She went on to describe how she "eats the sun" each morning to gain energy, and how she'd met Tom Cruise in a previous life. She said Cruise, who played a samurai knight in the movie The Last Samurai, was Japanese back in the other life.
That’s pretty wacky stuff, but you say that at your peril in Tokyo these days. Several people complained to me about the obsession of the foreign media with the first lady's eccentricities (Time Magazine called her "Mrs. Occult"), as if a trip to Venus was a perfectly natural thing to do.
Most Japanese are remarkably unfazed by Hatoyama's cosmic adventures, and see her as a breath of fresh air.
"She's very confident. Her attitude is: ‘This is me, accept me for who I am.
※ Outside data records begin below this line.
<file path="config.mk">
export PLATFORM = sky130hd
export DESIGN_NAME = tl_probe_seq
export DESIGN_NICKNAME = d
export VERILOG_FILES = /design/src/rtl/tl_probe_seq.sv
export SDC_FILE = /design/constraint.sdc
export NUM_CORES = 1
export LEC_CHECK = 0
export CAP_MARGIN = 20
export CORE_MARGIN = 4
export CORE_UTILIZATION = 44
export CTS_BUF_LIST = sky130_fd_sc_hd__clkbuf_8
export CTS_CLUSTER_DIAMETER = 150
export DETAILED_ROUTE_END_ITERATION = 16
export PLACE_DENSITY = 0.82
export SLEW_MARGIN = 0
export SYNTH_ARGS = -nofsm -noshare
export SYNTH_HDL_FRONTEND = slang
export SYNTH_SLANG_ARGS = --single-unit
</file>
<file path="constraint.sdc">
create_clock -name clk -period 3.7 [get_ports clk]
set_input_delay 0.74 -clock clk [delete_from_list [all_inputs] [get_ports clk]]
set_output_delay 0.74 -clock clk [all_outputs]
set_load 0.03 [all_outputs]
</file>
**config.mk**
```make
export PLATFORM = sky130hd
export DESIGN_NAME = demux_1tom_pack
export DESIGN_NICKNAME = d
export VERILOG_FILES = /design/src/rtl/friscv_pack_pkg.sv /design/src/rtl/demux_1tom_slot_dec.sv /design/src/rtl/demux_1tom_pack.sv
export SDC_FILE = /design/constraint.sdc
export NUM_CORES = 1
export LEC_CHECK = 0
export ABC_AREA = 1
export BUFFER_PORTS_ARGS = -buffer_cell sky130_fd_sc_hd__buf_2
export CAP_MARGIN = 10
export CORE_AREA = 2 2 68 70
export DETAILED_ROUTE_END_ITERATION = 10
export DIE_AREA = 0 0 70 72
export GPL_TIMING_DRIVEN = 0
export PLACE_DENSITY_LB_ADDON = 0.2
export RECOVER_POWER = 50
export REMOVE_ABC_BUFFERS = 1
export SLEW_MARGIN = 15
export SYNTH_ARGS = -nofsm -noshare
export SYNTH_HDL_FRONTEND = slang
export SYNTH_SLANG_ARGS = --single-unit
```
**constraint.sdc**
```tcl
create_clock -name clk -period 1.7 [get_ports clk]
set_input_delay 0.51 -clock clk [delete_from_list [all_inputs] [get_ports clk]]
set_output_delay 0.51 -clock clk [all_outputs]
set_load 0.02 [all_outputs]
```
**src/rtl/friscv_pack_pkg.sv**
```systemverilog
// friscv_pack_pkg: shared state encoding and count-width helper for the word packer.
package friscv_pack_pkg;

    typedef enum logic {
        FILL = 1'b0,
        HOLD = 1'b1
    } state_t;

    function automatic int count_w(input int m);
        return $clog2(m) + 1;
    endfunction

endpackage

```
**src/rtl/demux_1tom_slot_dec.sv**
```systemverilog
// demux_1tom_slot_dec: S-bit slot index to M-bit one-hot slot write enable.
module demux_1tom_slot_dec #(
    parameter int M = 4,
    parameter int S = 2
) (
    input  logic [S-1:0] idx,
    output logic [M-1:0] sel
);

    for (genvar k = 0; k < M; k++) begin : g_sel
        assign sel[k] = (idx == S'(k));
    end

endmodule

```
**src/rtl/demux_1tom_pack.sv**
```systemverilog
// demux_1tom_pack: packs N-bit words into an M-slot vector, valid/ready on both sides.
// Define DEMUX_1TOM_PACK_PASSTHRU_EN to accept a word in HOLD while the vector drains.
module demux_1tom_pack
    import friscv_pack_pkg::*;
#(
    parameter  int N = 8,
    parameter  int M = 4,
    parameter  int S = 2,
    localparam int W = M * N
) (
    input  logic         clk,
    input  logic         rst_n,
    input  logic         in_valid,
    output logic         in_ready,
    input  logic [N-1:0] in_data,
    input  logic         in_last,
    output logic         out_valid,
    input  logic         out_ready,
    output logic [W-1:0] out_data,
    output logic [S:0]   out_count
);

    state_t         state, state_nxt;
    logic [S-1:0]   idx;
    logic [M-1:0]   sel;
    logic [W-1:0]   data_nxt;
    logic           accept, drain, done;

    demux_1tom_slot_dec #(.M(M), .S(S)) u_dec (
        .idx (idx),
        .sel (sel)
    );

    assign accept = in_valid & in_ready;
    assign drain  = out_valid & out_ready;
    // idx is always 0 in HOLD, so a pass-through word completes only on in_last or M==1
    assign done   = in_last | (idx == S'(M - 1));

    always_ff @(posedge clk or negedge rst_n) begin
        if (!rst_n) begin
            state     <= FILL;
            idx       <= '0;
            out_data  <= '0;
            out_count <= '0;
        end else begin
            state    <= state_nxt;
            out_data <= data_nxt;
            if (accept) begin
                idx <= done ? '0 : idx + S'(1);
                if (done) out_count <= (S+1)'(idx) + (S+1)'(1);
            end
        end
    end

    always_comb begin
        state_nxt = (state == HOLD && !drain) ? HOLD : (accept && done) ? HOLD : FILL;
    end

    always_comb begin
        out_valid = (state == HOLD);
`ifdef DEMUX_1TOM_PACK_PASSTHRU_EN
        in_ready  = (state == FILL) | out_ready;
`else
        in_ready  = (state == FILL);
`endif
    end

    // draining clears the vector so unfilled slots of the next one read as zero
    always_comb begin
        data_nxt = drain ? '0 : out_data;
        for (int k = 0; k < M; k++)
            if (accept && sel[k]) data_nxt[N*k +: N] = in_data;
    end

endmodule

```
==> impl_metrics.yaml, run 1 <==
outcome:
  status: "finished clean"
synthesis:
  synth_xor_area_frac: 0
  yosysWarnings: 0
  synth.cell_area_um2: 1640
  synth-compound-area-share: 0.00305
  synth-seq-area-share: 0.580
  synthCells: 180
  synth-simple-area-share: 0.329
  synth_fa_ha_area_frac: 0.0305
  synth_cell_types: 13
  ys_ff_latch: 38
  synth_top_family_by_area: "simple AND/OR/NAND/NOR gates"
  syn_avg_cell_area_um2: 9.11
  synthMuxAreaShare: 0
power:
  irDropWorstVdd_mv: 0.542
  p_per_area_nw_per_um2: 1630
  leakage_nw: 1.09
  power_mw: 3.20
setup_path:
  path_max_fanout: 6
  reg2reg_depth: 5
  r2r_start: "idx[1]"
  critPathCaptureType: "output pin"
  crit_slowest_cell: "dfrtp_1"
  path_buf_inv: 2
  ff2ff_setup_slack_ns: 0.12
  crit_type: "reg -> out"
  required_ns: 1.19
  max_stage_delay_ns: 0.45
  start_kind: "register"
  crit_family: "flip-flops"
  timing.rr.end: "out_data[11]"
  path_cells: "inv_2 -> buf_2"
  cp.arrival_ns: 1.08
cells_and_area:
  antenna_cells: 0
  finish.instance_area_um2: 1960
  nFillCells: 464
  area_delta_synth_final_pct: 19.6
  layout.nets: 242
  drive_gt1_frac: 0.196
grt:
  grt_max_degree: 39
  grtUsageMet1: 0.232
  grt_pass1_wl_um: 6620
  met3_usage: 0.0569
  grt_usage: 0.172
  antenna_found_initial: 0
  grt-busiest-layer: "met2"
  grt_overflow: 0
  grt_pass1_vias: 1332
  grt_use_met2: 0.266
cts:
  htreeDepth: 2
  cts_tree: "built"
  clkLatencyLatePin_ns: 0.29
  cts-root-buf: "clkbuf_8"
  numCtsBuffers: 5
  clk_path_buf_depth: 2
  clock_sinks: 38
  clkSlewWorstSetupHoldPaths_ns: 0.07
  post_cts_buffers: 0
route:
  vias: 1402
  drtAntennaViolNets: 0
  drt_iter0_markers: 191
  via_per_inst: 5.06
  drt_wl_total_um: 4130
  wl_per_cell_um: 14.9
  drc: 0
  first_pass_iters: 4
sta:
  slew_violations: 0
  fin_crit_ns: 1.59
  rsz0062_at_grt: "false"
  finalCritPeriodShare: 0.936
  hold_viol: 0
  worst_slack_ns: 0.109
  setup_tns_ns: 0
  setup_viol: 0
  max_freq_ghz: 0.628
  skew_ns: 0.00393
  worst_pin_slew_ns: 0.933
  slew_headroom: 0.378
  whs_ns: 0.346
hold_path:
  hold_path.class: "in -> async"
placed_design:
  post-place-ws_ns: -0.141
  dp_hpwl_um: 2730
  post_dp_cell_area_um2: 1890
  io_buffers: 49
  place.gp.congestion: 0.751
die:
  initial_core_util: 0.384
  die_area_um2: 5040
  num_rows: 24
  fp.dieH_um: 72
  ioPinCount: 50
  die_w_um: 70
  design.core.area_um2: 4260
flow_run:
  drv_cap: 0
This is what I do, and if you don't like it, take it or leave it.’ But in a very positive way," said Hayami Yu, an actress and singer, who has met the first lady on several occasions.
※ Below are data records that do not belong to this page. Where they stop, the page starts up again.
**src/rtl/pipe_ctrl.sv**
```systemverilog
// pipe_ctrl: pipelined control unit -- ID decode, ID/EX, EX/MEM and MEM/WB control registers,
// load-use/RAW hazard detection, forwarding selects and next-PC control.
module pipe_ctrl #(
  parameter int AW = 5,
  parameter int ALUOP_W = 4,
  parameter int FWD_EN = 1
) (
  input  logic               clk,
  input  logic               rst,
  input  logic               id_valid,
  input  logic [5:0]         id_op,
  input  logic [5:0]         id_funct,
  input  logic [AW-1:0]      id_rs,
  input  logic [AW-1:0]      id_rt,
  input  logic [AW-1:0]      id_rd,
  input  logic               ex_zero,
  output logic [ALUOP_W-1:0] ex_alu_op,
  output logic               ex_alu_src,
  output logic               ex_areg_sel,
  output logic               ex_ext_op,
  output logic [AW-1:0]      ex_rs,
  output logic [AW-1:0]      ex_rt,
  output logic               mem_mem_write,
  output logic               mem_mem_read,
  output logic               wb_reg_write,
  output logic [1:0]         wb_wd_sel,
  output logic [AW-1:0]      wb_wr_addr,
  output logic [1:0]         fwd_a,
  output logic [1:0]         fwd_b,
  output logic               pc_write,
  output logic               ifid_write,
  output logic               flush_if,
  output logic [1:0]         npc_op
);
  localparam logic [AW-1:0] LINK = '1;
  localparam logic [ALUOP_W-1:0] A_ADD = ALUOP_W'(1), A_SUB = ALUOP_W'(2), A_AND = ALUOP_W'(3),
    A_OR = ALUOP_W'(4), A_SLT = ALUOP_W'(5), A_SLTU = ALUOP_W'(6), A_ADDU = ALUOP_W'(7),
    A_SUBU = ALUOP_W'(8), A_XOR = ALUOP_W'(9), A_NOR = ALUOP_W'(10), A_SLL = ALUOP_W'(11),
    A_SRL = ALUOP_W'(12), A_SRA = ALUOP_W'(13), A_LUI = ALUOP_W'(14);
  typedef struct packed {
    logic rw, mw, mr, asrc, asel, ext;
    logic [1:0] wd;
    logic [ALUOP_W-1:0] alu;
    logic beq, bne, jr;
    logic [AW-1:0] wr, rs, rt;
  } idex_t;
  typedef struct packed {
    logic rw, mw, mr;
    logic [1:0] wd;
    logic [AW-1:0] wr;
  } exmem_t;
  typedef struct packed {
    logic rw;
    logic [1:0] wd;
    logic [AW-1:0] wr;
  } memwb_t;
  idex_t  dec, idex_d, idex_q;
  exmem_t exmem_d, exmem_q;
  memwb_t memwb_d, memwb_q;
  logic jmp, urs, urt, taken, redir, haz, stall;
  function automatic logic reads(input logic [AW-1:0] w, input logic [AW-1:0] rs, input logic [AW-1:0] rt,
                                 input logic ur, input logic ut);
    return w != '0 && ((ur && rs == w) || (ut && rt == w));
  endfunction
  function automatic logic [1:0] fsel(input logic [AW-1:0] src, input exmem_t em, input memwb_t mw);
    return (em.rw && em.wr != '0 && em.wr == src) ? 2'b10 :
           (mw.rw && mw.wr != '0 && mw.wr == src) ? 2'b01 : 2'b00;
  endfunction
  always_comb begin
    dec = '0;
    jmp = 1'b0;
    urs = 1'b0;
    urt = 1'b0;
    case (id_op)
      6'h00: begin
        dec.rw = 1'b1;
        urs = 1'b1;
        urt = 1'b1;
        case (id_funct)
          6'h20: dec.alu = A_ADD;
          6'h21: dec.alu = A_ADDU;
          6'h22: dec.alu = A_SUB;
          6'h23: dec.alu = A_SUBU;
          6'h24: dec.alu = A_AND;
          6'h25: dec.alu = A_OR;
          6'h26: dec.alu = A_XOR;
          6'h27: dec.alu = A_NOR;
          6'h2a: dec.alu = A_SLT;
          6'h2b: dec.alu = A_SLTU;
          6'h00: begin dec.alu = A_SLL; dec.asel = 1'b1; urs = 1'b0; end
          6'h02: begin dec.alu = A_SRL; dec.asel = 1'b1; urs = 1'b0; end
          6'h03: begin dec.alu = A_SRA; dec.asel = 1'b1; urs = 1'b0; end
          6'h08: begin dec.rw = 1'b0; dec.jr = 1'b1; urt = 1'b0; end
          6'h09: begin dec.wd = 2'b10; dec.jr = 1'b1; urt = 1'b0; end
          default: begin dec.rw = 1'b0; urs = 1'b0; urt = 1'b0; end
        endcase
      end
      6'h08: begin dec.rw = 1'b1; dec.asrc = 1'b1; dec.ext = 1'b1; dec.alu = A_ADD; urs = 1'b1; end
      6'h09: begin dec.rw = 1'b1; dec.asrc = 1'b1; dec.ext = 1'b1; dec.alu = A_ADDU; urs = 1'b1; end
      6'h0a: begin dec.rw = 1'b1; dec.asrc = 1'b1; dec.ext = 1'b1; dec.alu = A_SLT; urs = 1'b1; end
      6'h0c: begin dec.rw = 1'b1; dec.asrc = 1'b1; dec.alu = A_AND; urs = 1'b1; end
      6'h0d: begin dec.rw = 1'b1; dec.asrc = 1'b1; dec.alu = A_OR; urs = 1'b1; end
      6'h0e: begin dec.rw = 1'b1; dec.asrc = 1'b1; dec.alu = A_XOR; urs = 1'b1; end
      6'h0f: begin dec.rw = 1'b1; dec.asrc = 1'b1; dec.alu = A_LUI; end
      6'h23: begin
        dec.rw = 1'b1; dec.mr = 1'b1; dec.asrc = 1'b1; dec.ext = 1'b1; dec.wd = 2'b01;
        dec.alu = A_ADD; urs = 1'b1;
      end
      6'h2b: begin dec.mw = 1'b1; dec.asrc = 1'b1; dec.ext = 1'b1; dec.alu = A_ADD; urs = 1'b1; urt = 1'b1; end
      6'h04: begin dec.beq = 1'b1; dec.ext = 1'b1; dec.alu = A_SUB; urs = 1'b1; urt = 1'b1; end
      6'h05: begin dec.bne = 1'b1; dec.ext = 1'b1; dec.alu = A_SUB; urs = 1'b1; urt = 1'b1; end
      6'h02: jmp = 1'b1;
      6'h03: begin jmp = 1'b1; dec.rw = 1'b1; dec.wd = 2'b10; end
      default: ;
    endcase
    dec.wr = id_op == 6'h00 ? ((dec.jr & dec.rw) ? LINK : id_rd) : (id_op == 6'h03 ? LINK : id_rt);
    dec.rs = id_rs;
    dec.rt = id_rt;
    if (!id_valid) begin
      dec = '0;
      jmp = 1'b0;
      urs = 1'b0;
      urt = 1'b0;
    end
  end
  // a redirect flushes the ID instruction anyway, so it overrides any stall
  always_comb begin
    taken = (idex_q.beq & ex_zero) | (idex_q.bne & ~ex_zero);
    redir = taken | idex_q.jr;
    haz = (idex_q.mr & reads(idex_q.wr, dec.rs, dec.rt, urs, urt)) |
          ((FWD_EN == 0) & ((idex_q.rw & reads(idex_q.wr, dec.rs, dec.rt, urs, urt)) |
                            (exmem_q.rw & reads(exmem_q.wr, dec.rs, dec.rt, urs, urt))));
    stall = haz & ~redir & ~rst;
    pc_write = ~stall;
    ifid_write = ~stall;
    flush_if = ~rst & (redir | (jmp & ~stall));
    npc_op = rst ? 2'b00 : taken ? 2'b01 : idex_q.jr ? 2'b11 : (jmp & ~stall) ? 2'b10 : 2'b00;
    fwd_a = FWD_EN != 0 ? fsel(idex_q.rs, exmem_q, memwb_q) : 2'b00;
    fwd_b = FWD_EN != 0 ? fsel(idex_q.rt, exmem_q, memwb_q) : 2'b00;
    idex_d = (stall | redir) ? '0 : dec;
    exmem_d = '{rw: idex_q.rw, mw: idex_q.mw, mr: idex_q.mr, wd: idex_q.wd, wr: idex_q.wr};
    memwb_d = '{rw: exmem_q.rw, wd: exmem_q.wd, wr: exmem_q.wr};
  end
  always_ff @(posedge clk) begin
    if (rst) begin
      idex_q <= '0;
      exmem_q <= '0;
      memwb_q <= '0;
    end else begin
      idex_q <= idex_d;
      exmem_q <= exmem_d;
      memwb_q <= memwb_d;
    end
  end
  assign ex_alu_op = idex_q.alu;
  assign ex_alu_src = idex_q.asrc;
  assign ex_areg_sel = idex_q.asel;
  assign ex_ext_op = idex_q.ext;
  assign ex_rs = idex_q.rs;
  assign ex_rt = idex_q.rt;
  assign mem_mem_write = exmem_q.mw;
  assign mem_mem_read = exmem_q.mr;
  assign wb_reg_write = memwb_q.rw;
  assign wb_wd_sel = memwb_q.wd;
  assign wb_wr_addr = memwb_q.wr;
endmodule
```
**config.mk**
```make
export PLATFORM = sky130hd
export DESIGN_NAME = pipe_ctrl
export DESIGN_NICKNAME = d
export VERILOG_FILES = /design/src/rtl/pipe_ctrl.sv
export SDC_FILE = /design/constraint.sdc
export NUM_CORES = 1
export LEC_CHECK = 0
export CAP_MARGIN = 0
export CORE_AREA = 5 5 82 84
export DETAILED_ROUTE_END_ITERATION = 7
export DIE_AREA = 0 0 87 89
export PLACE_DENSITY_LB_ADDON = 0.25
export REMOVE_ABC_BUFFERS = 1
export SLEW_MARGIN = 20
export SYNTH_ARGS = -nofsm -noshare
export SYNTH_HDL_FRONTEND = slang
export SYNTH_SLANG_ARGS = --single-unit
```
**constraint.sdc**
```tcl
create_clock -name clk -period 2.54 [get_ports clk]
set_input_delay 0.254 -clock clk [delete_from_list [all_inputs] [get_ports clk]]
set_output_delay 0.254 -clock clk [all_outputs]
set_load 0.01 [all_outputs]
```
Yosys cells after proc, flatten, opt, wreduce, memory -nomap -nowiden
Index checks and enable logic that the tools add are counted.

cells by class
  $lt $le $gt $ge = 0
  eq/ne operators = 33
  reductions and logical operators = 31
  bitwise operators = 18
  divide/modulo/power cells = 0
  muxes and demuxes = 35
  add/subtract/negate cells = 0
  multiply operators = 0
  shift operators = 0

operators with widths
  operator                                        number
  == test 6 bit (second input constant)           12
  == test 6 x 4 -> 1 bit (second input constant)  9
  case mux 4 bit (13 select lines)                1
  case mux 4 bit (9 select lines)                 1
  == test 5 bit                                   6
  == test 6 x 2 -> 1 bit (second input constant)  4
  2-to-1 mux 1 bit                                18
  OR reduction 9 bit                              2
  2-to-1 mux 5 bit                                3
  nonzero test 5 bit                              3
  2-to-1 mux 2 bit                                7
  OR reduction 14 bit                             1
  OR reduction 13 bit                             1
  == test 6 x 3 -> 1 bit (second input constant)  2
  zero test 6 bit                                 2
  OR reduction 12 bit                             1
  OR reduction 3 bit                              4
  2-to-1 mux 10 bit                               1
  OR reduction 10 bit                             1
  logical AND 1 bit                               9
  bitwise AND 1 bit                               8
  OR reduction 2 bit                              4
  OR reduction 7 bit                              1
  inverter 1 bit                                  6
  other kinds (5)                                 10

word-level totals
  latch bits = 0
  ROM bits = 0
  word-level logic and storage cells = 139
  bits in registers = 48
  input bits = 31
  memory bits (writable) = 0
  memories kept = 0

Longest topological paths before layout
Gate-level depths: netlist of the first run.

  depth after elaboration = 17
  gate-level depth with buffers = 9
  mapped depth without buffers = 6

Least setup slack after synthesis of the first run
OpenSTA, ideal clock, no wires.

  path kind = input to output
  start = input id_op[5]
  end = output pc_write
  path buffers = 3
  data arrival time = 1.873 ns
  cell stages on the path = 9
  slack = 0.413 ns
  data required time = 2.286 ns
  path through = buf_6 or3_4 nor4b_4 o21ai_2 o21ai_0 a32o_2 buf_6 nand2_2 buf_4

between the ends
  longest elaborated chain between the ends = 11
  elaborated cells on any way between the ends = 25
  classes of those cells = eq/ne: 10; mux: 4; bitwise: 4; reduce/logical: 7

RTL lines
  element                                                                     RTL line  RTL
  start: declaration                                                          11        input logic [5:0] id_op,
  == test 6 x 3 -> 1 bit (tied with other cells)                              74        case (id_op)
  OR reduction 10 bit (no source line) or OR reduction 3 bit (tied branches)  -
  case mux 1 bit (2 select lines)                                             74
  2-to-1 mux 1 bit                                                            119       if (!id_valid) begin
  logical AND 1 bit                                                           -
  logical OR 1 bit (*)                                                        -
  logical AND 1 bit (*)                                                       -
  bitwise AND 1 bit (*)                                                       130       haz = (idex_q.mr & reads(idex_q.wr, dec.rs, dec.rt, urs, urt)) |
  bitwise AND 1 bit (*) (2 in series)                                         133       stall = haz & ~redir & ~rst;
  inverter 1 bit (*)                                                          -
  end: declaration                                                            30        output logic pc_write,

Mark *: on every way between the ends. The rest lies on a longest branch, timed or not.

Final worst setup path of the first run
  start = input id_op[5]
  end = output ifid_write

between the ends
  longest elaborated chain between the ends = 11
  elaborated cells on any way between the ends = 25
  classes of those cells = eq/ne: 10; mux: 4; bitwise: 4; reduce/logical: 7

RTL lines
  element                                                                     RTL line  RTL
  == test 6 x 3 -> 1 bit (tied with other cells)                              74
  OR reduction 10 bit (no source line) or OR reduction 3 bit (tied branches)  -
  case mux 1 bit (2 select lines)                                             74
  2-to-1 mux 1 bit                                                            119
  logical AND 1 bit                                                           -
  logical OR 1 bit (*)                                                        -
  logical AND 1 bit (*)                                                       -
  bitwise AND 1 bit (*)                                                       130
  bitwise AND 1 bit (*) (2 in series)                                         133
  inverter 1 bit (*)                                                          135       ifid_write = ~stall;
  end: declaration                                                            31        output logic ifid_write,

Marked as above.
And that seems to have a broad appeal in a country where first ladies have been traditionally far less visible, and where women are still very poorly represented at the top levels of business and politics.
"In Japan, the man is the man, and the woman is the woman, walking five steps behind," said Jane Yamano, who runs a string of beauty schools and is a friend of the first lady. She says that is changing, albeit too slowly, and that Hatoyama confidence and openness is "inspiring."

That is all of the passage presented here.